**PROBLEM DESCRIPTION**: Report each line of the data that includes the word "operations".

**DATASET EXCERPTS**:
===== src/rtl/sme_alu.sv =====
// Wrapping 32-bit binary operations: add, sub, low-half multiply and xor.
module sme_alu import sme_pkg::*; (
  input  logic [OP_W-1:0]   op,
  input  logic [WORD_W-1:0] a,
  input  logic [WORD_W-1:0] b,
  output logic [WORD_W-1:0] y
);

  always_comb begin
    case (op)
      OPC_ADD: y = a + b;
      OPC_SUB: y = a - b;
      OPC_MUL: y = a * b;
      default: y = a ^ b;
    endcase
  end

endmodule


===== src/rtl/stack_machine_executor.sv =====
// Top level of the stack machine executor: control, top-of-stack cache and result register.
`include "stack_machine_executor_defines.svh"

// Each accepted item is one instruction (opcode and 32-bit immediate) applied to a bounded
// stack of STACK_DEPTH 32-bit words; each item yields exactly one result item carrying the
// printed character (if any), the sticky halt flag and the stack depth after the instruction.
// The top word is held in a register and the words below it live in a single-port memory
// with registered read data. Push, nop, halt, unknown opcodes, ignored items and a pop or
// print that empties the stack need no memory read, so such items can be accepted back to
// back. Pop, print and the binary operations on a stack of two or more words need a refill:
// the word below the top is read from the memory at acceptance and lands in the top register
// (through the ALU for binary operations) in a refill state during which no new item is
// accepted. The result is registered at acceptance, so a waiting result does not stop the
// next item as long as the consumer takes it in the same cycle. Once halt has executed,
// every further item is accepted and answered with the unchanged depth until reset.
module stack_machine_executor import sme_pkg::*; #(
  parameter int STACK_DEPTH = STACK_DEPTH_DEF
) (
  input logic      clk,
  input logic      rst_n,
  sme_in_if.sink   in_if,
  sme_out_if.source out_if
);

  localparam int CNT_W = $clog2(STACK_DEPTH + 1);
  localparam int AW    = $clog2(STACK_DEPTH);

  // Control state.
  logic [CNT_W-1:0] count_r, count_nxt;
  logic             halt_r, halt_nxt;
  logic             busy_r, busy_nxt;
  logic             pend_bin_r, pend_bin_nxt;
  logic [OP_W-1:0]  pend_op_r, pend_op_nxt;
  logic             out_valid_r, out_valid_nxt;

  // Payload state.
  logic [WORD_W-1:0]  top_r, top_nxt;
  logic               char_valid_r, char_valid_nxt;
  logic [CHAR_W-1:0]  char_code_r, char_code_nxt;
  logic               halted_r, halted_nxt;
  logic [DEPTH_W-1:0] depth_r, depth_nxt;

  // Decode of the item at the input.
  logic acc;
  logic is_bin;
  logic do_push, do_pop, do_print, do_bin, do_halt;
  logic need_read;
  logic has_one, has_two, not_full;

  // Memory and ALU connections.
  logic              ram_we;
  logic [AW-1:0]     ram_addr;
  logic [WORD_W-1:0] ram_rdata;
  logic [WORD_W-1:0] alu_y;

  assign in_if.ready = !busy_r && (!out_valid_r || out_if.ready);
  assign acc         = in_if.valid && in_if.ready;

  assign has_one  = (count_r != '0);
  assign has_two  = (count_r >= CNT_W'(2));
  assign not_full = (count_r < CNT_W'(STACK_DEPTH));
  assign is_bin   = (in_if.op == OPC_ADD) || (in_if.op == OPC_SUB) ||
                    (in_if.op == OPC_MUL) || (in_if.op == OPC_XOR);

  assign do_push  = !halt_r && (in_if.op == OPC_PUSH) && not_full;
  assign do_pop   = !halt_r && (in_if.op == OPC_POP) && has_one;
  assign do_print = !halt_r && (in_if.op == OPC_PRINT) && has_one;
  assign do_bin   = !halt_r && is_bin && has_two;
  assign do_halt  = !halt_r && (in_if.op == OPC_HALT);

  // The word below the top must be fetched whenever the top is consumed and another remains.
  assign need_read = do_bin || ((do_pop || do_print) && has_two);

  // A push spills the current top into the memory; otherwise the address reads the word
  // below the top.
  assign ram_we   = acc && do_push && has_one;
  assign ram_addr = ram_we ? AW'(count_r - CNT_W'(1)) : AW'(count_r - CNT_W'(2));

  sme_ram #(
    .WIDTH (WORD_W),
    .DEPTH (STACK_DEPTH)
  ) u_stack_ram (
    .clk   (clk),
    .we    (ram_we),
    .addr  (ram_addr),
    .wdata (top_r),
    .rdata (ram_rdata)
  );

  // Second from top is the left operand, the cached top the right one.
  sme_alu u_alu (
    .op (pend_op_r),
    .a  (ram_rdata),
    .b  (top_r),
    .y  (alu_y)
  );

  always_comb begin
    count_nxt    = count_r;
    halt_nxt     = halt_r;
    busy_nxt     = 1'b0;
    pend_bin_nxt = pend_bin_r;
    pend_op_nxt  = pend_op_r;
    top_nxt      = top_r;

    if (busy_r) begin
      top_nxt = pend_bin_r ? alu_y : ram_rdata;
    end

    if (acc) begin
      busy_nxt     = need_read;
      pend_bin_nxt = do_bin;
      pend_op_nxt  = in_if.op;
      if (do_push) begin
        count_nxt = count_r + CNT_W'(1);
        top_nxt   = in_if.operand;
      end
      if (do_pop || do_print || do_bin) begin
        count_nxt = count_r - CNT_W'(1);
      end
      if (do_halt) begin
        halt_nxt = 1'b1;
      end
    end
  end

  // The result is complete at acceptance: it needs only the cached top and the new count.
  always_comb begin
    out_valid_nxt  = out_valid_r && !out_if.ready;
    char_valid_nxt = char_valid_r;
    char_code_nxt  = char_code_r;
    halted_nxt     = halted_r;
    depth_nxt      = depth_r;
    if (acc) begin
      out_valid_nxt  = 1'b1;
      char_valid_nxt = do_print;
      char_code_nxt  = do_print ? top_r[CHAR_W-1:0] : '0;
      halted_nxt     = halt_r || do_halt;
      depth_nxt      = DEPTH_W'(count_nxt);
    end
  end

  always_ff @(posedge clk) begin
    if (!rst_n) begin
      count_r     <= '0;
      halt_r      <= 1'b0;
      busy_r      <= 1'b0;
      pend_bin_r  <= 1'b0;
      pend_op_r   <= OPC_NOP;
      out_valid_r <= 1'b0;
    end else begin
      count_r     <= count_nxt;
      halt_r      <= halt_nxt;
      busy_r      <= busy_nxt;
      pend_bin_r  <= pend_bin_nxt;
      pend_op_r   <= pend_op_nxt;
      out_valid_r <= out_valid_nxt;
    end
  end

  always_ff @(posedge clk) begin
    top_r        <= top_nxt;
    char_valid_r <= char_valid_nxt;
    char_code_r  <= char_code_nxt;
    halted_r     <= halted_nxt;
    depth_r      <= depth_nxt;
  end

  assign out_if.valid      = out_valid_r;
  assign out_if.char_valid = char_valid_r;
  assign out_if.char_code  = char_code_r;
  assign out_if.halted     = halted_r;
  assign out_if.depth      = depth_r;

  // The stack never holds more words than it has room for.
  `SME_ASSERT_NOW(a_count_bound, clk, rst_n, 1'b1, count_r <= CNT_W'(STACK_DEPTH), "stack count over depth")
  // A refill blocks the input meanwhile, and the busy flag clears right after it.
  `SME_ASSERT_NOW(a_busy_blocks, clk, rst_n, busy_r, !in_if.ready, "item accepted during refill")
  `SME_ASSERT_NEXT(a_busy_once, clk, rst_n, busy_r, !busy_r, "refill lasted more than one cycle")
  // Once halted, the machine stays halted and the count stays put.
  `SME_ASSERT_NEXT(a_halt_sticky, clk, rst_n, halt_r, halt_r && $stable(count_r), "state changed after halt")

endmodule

==

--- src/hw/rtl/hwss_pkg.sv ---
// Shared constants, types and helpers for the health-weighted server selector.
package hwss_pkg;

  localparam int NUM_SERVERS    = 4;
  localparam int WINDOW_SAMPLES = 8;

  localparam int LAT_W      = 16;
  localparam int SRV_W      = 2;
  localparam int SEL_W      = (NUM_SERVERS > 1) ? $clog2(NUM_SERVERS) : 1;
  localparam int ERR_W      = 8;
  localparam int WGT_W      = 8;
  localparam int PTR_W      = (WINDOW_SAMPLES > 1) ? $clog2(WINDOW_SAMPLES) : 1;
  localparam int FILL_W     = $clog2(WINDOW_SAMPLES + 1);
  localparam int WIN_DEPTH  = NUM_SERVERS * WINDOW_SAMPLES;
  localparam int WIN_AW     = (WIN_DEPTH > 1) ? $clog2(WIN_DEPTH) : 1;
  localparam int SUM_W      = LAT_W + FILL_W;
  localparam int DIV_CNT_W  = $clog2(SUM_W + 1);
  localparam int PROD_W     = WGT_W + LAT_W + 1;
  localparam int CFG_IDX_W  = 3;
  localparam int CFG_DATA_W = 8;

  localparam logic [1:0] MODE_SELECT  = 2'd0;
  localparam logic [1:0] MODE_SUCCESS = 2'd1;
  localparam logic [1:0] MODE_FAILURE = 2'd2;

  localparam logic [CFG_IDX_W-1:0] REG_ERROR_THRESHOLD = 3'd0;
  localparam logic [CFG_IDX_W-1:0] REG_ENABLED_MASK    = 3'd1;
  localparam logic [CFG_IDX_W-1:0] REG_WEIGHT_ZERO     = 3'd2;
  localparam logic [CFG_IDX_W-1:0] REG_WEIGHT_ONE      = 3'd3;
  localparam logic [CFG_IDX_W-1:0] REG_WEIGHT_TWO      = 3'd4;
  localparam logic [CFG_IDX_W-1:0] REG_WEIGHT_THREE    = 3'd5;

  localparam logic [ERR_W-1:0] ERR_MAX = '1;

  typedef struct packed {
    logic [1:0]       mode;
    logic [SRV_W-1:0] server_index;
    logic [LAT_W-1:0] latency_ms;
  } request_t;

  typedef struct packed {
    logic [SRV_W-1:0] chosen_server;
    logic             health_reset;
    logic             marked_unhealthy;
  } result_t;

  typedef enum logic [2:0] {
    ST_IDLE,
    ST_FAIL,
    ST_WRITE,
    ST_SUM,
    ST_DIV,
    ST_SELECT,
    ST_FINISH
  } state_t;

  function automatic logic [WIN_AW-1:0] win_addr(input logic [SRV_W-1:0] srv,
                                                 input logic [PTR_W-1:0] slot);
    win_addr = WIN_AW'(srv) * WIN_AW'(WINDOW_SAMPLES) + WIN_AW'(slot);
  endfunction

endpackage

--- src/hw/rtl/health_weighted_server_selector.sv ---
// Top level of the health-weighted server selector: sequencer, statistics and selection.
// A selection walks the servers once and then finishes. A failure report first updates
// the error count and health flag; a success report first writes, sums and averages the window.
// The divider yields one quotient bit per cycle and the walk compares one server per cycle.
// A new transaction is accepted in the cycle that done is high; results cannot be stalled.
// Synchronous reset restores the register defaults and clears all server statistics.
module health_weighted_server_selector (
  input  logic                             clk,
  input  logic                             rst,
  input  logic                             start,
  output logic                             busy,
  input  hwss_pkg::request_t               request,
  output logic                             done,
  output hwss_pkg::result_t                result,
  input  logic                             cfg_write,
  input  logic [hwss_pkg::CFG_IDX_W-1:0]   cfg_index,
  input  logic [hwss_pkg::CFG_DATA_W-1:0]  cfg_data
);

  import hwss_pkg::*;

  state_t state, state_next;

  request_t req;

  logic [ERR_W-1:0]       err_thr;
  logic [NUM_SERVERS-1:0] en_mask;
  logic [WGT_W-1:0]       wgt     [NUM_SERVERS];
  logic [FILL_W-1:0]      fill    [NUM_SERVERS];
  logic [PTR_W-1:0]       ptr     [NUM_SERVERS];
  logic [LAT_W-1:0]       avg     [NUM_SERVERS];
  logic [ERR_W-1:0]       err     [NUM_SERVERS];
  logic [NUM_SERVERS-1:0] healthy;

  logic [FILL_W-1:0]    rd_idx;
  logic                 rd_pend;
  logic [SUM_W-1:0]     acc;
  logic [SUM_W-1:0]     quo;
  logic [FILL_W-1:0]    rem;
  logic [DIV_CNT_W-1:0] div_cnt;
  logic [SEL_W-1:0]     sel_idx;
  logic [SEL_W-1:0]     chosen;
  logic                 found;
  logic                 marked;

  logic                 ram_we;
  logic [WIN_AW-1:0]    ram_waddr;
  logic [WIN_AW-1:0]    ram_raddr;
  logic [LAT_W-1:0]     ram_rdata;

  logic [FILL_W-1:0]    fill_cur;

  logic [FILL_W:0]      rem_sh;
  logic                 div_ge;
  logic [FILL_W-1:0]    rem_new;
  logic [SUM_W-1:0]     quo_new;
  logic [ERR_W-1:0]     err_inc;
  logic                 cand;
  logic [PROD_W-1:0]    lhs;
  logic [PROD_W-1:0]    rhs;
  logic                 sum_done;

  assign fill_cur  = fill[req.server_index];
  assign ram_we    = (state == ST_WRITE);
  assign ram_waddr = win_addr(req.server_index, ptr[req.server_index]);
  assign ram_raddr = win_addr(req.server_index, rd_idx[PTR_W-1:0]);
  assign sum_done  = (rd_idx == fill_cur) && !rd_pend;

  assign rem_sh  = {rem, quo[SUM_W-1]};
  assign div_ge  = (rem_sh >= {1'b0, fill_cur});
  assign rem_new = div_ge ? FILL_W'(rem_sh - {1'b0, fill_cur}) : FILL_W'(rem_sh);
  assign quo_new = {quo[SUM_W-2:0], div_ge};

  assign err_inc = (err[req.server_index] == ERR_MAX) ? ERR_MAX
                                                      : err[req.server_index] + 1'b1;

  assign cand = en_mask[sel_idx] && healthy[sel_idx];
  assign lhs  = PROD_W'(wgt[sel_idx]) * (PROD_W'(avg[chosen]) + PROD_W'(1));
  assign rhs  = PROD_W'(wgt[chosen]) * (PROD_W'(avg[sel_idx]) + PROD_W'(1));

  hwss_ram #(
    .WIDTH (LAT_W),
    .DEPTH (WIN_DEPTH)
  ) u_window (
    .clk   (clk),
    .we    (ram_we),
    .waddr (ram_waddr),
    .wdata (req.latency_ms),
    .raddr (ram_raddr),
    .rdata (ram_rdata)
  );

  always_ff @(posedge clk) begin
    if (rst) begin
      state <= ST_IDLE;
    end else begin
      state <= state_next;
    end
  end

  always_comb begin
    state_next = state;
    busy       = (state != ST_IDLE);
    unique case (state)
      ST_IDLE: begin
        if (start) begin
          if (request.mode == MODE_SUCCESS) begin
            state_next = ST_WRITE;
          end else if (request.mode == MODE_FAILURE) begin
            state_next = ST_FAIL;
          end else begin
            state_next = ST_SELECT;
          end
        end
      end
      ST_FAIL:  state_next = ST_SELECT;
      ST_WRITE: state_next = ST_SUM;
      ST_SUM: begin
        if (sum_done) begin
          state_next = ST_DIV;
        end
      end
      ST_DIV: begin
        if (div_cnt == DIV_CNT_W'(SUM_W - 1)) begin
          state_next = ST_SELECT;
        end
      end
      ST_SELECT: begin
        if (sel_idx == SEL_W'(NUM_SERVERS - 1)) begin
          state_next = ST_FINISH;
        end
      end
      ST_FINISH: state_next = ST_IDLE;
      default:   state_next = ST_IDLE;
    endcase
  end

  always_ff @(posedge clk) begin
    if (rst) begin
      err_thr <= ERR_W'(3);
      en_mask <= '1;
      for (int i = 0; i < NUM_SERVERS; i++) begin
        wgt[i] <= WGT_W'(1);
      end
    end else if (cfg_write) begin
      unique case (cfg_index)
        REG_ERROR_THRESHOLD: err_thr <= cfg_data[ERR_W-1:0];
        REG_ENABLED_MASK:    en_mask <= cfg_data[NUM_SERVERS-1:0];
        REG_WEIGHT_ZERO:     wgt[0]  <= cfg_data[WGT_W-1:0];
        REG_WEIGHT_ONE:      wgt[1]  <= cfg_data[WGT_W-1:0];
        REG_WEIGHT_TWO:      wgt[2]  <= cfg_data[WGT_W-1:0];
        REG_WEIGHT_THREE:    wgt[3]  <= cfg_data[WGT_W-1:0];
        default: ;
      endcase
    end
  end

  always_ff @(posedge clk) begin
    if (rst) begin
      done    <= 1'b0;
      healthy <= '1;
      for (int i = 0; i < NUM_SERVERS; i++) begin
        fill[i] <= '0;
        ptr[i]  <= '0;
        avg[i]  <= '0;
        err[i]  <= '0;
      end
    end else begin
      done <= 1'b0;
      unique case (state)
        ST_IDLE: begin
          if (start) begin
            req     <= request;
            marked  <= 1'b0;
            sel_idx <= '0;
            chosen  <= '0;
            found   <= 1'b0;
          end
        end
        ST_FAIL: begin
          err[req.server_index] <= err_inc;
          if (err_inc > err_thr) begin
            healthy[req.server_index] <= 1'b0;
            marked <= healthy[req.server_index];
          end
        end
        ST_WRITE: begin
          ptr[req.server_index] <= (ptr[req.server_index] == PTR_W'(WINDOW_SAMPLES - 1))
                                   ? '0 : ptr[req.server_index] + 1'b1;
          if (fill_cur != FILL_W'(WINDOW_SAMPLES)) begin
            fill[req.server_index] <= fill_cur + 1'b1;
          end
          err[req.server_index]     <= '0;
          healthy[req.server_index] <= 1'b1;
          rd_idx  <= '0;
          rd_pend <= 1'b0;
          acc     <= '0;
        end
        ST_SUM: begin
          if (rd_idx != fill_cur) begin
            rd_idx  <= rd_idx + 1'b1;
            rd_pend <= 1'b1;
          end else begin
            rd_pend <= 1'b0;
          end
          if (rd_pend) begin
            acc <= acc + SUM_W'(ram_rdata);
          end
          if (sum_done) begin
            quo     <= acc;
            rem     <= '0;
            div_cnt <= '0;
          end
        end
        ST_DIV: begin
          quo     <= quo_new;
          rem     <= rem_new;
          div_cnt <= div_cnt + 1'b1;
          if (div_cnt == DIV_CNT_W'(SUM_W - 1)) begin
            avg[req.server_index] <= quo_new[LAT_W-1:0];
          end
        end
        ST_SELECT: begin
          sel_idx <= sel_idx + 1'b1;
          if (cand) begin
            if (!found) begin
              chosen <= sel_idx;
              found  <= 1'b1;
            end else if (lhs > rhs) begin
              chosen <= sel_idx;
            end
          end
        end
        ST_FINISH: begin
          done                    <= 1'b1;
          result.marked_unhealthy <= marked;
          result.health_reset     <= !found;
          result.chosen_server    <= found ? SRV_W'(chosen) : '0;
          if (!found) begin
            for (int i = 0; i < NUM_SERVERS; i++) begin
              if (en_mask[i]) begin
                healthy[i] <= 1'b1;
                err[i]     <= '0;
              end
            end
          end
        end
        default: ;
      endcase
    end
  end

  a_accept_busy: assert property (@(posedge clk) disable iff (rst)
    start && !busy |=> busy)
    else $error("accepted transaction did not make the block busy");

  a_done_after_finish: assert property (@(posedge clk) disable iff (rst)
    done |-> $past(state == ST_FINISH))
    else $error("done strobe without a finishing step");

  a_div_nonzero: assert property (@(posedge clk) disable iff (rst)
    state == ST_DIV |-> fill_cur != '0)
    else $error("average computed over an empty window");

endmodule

**SOLUTION TO THE PROBLEM**:
// Wrapping 32-bit binary operations: add, sub, low-half multiply and xor.
// back. Pop, print and the binary operations on a stack of two or more words need a refill:
// (through the ALU for binary operations) in a refill state during which no new item is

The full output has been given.